Black Lives Matter sculpture replaces slave trader statue on plinth in Bristol

15 July 2020, 09:33 | Updated: 15 July 2020, 11:43

The statue of BLM protester Jen Reid on the plinth in Bristol
The statue of BLM protester Jen Reid on the plinth in Bristol. Picture: PA

By Asher McShane

A sculpture of a Black Lives Matter protester has been put up on the plinth in Bristol where the statue of slave trader Edward Colston used to stand.

Artist Marc Quinn created the black and resin steel piece of protester Jen Reid, who was photographed standing on the empty plinth after the Colston statue was toppled.

The sculpture, entitled A Surge of Power (Jen Reid), was erected in the early hours of today by the artist's team without the knowledge of Bristol City council.

READ MORE: Slave trader statue toppled by protesters

Mayor Marvin Rees previously said any decision on how the plinth should be used would be decided democratically.

After the sculpture was installed, Mrs Reid stood in front of it with her fist in the air.

"It's just incredible," she told the Guardian.

"This is going to continue the conversation. I can't see it coming down in a hurry."

Marvin Rees, Mayor of Bristol said: "My relentless commitment is to build a city for all Bristiolians, with all our differences.
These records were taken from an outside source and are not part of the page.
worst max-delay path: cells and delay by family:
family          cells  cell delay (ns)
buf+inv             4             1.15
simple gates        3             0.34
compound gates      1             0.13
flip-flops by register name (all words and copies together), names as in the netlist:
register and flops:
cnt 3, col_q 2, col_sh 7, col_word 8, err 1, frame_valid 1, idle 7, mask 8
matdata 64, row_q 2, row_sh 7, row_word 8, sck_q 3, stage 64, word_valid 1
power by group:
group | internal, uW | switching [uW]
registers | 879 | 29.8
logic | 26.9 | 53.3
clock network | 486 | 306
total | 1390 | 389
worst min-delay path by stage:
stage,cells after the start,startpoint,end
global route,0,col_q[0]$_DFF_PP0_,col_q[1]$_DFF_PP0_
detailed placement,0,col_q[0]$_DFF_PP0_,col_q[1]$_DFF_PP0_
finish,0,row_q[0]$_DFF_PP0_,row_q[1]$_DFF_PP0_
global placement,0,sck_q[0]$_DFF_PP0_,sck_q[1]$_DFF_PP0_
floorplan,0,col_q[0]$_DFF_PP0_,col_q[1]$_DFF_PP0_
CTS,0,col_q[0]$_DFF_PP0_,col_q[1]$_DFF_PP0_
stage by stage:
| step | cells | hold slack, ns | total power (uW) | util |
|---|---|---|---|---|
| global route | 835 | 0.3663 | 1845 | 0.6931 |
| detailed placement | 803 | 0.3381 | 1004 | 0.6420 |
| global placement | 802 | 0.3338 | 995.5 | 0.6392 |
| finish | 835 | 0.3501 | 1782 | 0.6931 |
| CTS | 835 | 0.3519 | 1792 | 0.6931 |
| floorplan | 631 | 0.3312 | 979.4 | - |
Jen Reid stands next to the new statue in Bristol
Jen Reid stands next to the new statue in Bristol. Picture: PA

"To this end, the future of the plinth and what is installed on it must be decided by the people of Bristol.

"This will be critical to building a city that is home to those who are elated at the statue being pulled down, those who sympathise with its removal but are dismayed at how it happened and those who feel that in its removal, they've lost a piece of the Bristol they know and therefore themselves.

"We need change. In leading that change we have to find a pace that brings people with us. There is an African proverb that says if you want to go fast, go alone, if you want to go far, go together. Our challenge is to take the city far. The art of building our city will be finding a way to live with our difference so that even where people do not get what they want, they know they live in a city that is their one and respects them.

"The sculpture that has been installed today was the work and decision of London based artist. It was not requested and permission was not given for it to be installed.

"We have set out a process to manage our journey. We have established a history commission which help us tell our full city history.

"As we learn this fuller history including the part played by black people, women, the working class, trade unions, and children among others, we will be in a better position to understand who we are, how we got here and who we wish to honour.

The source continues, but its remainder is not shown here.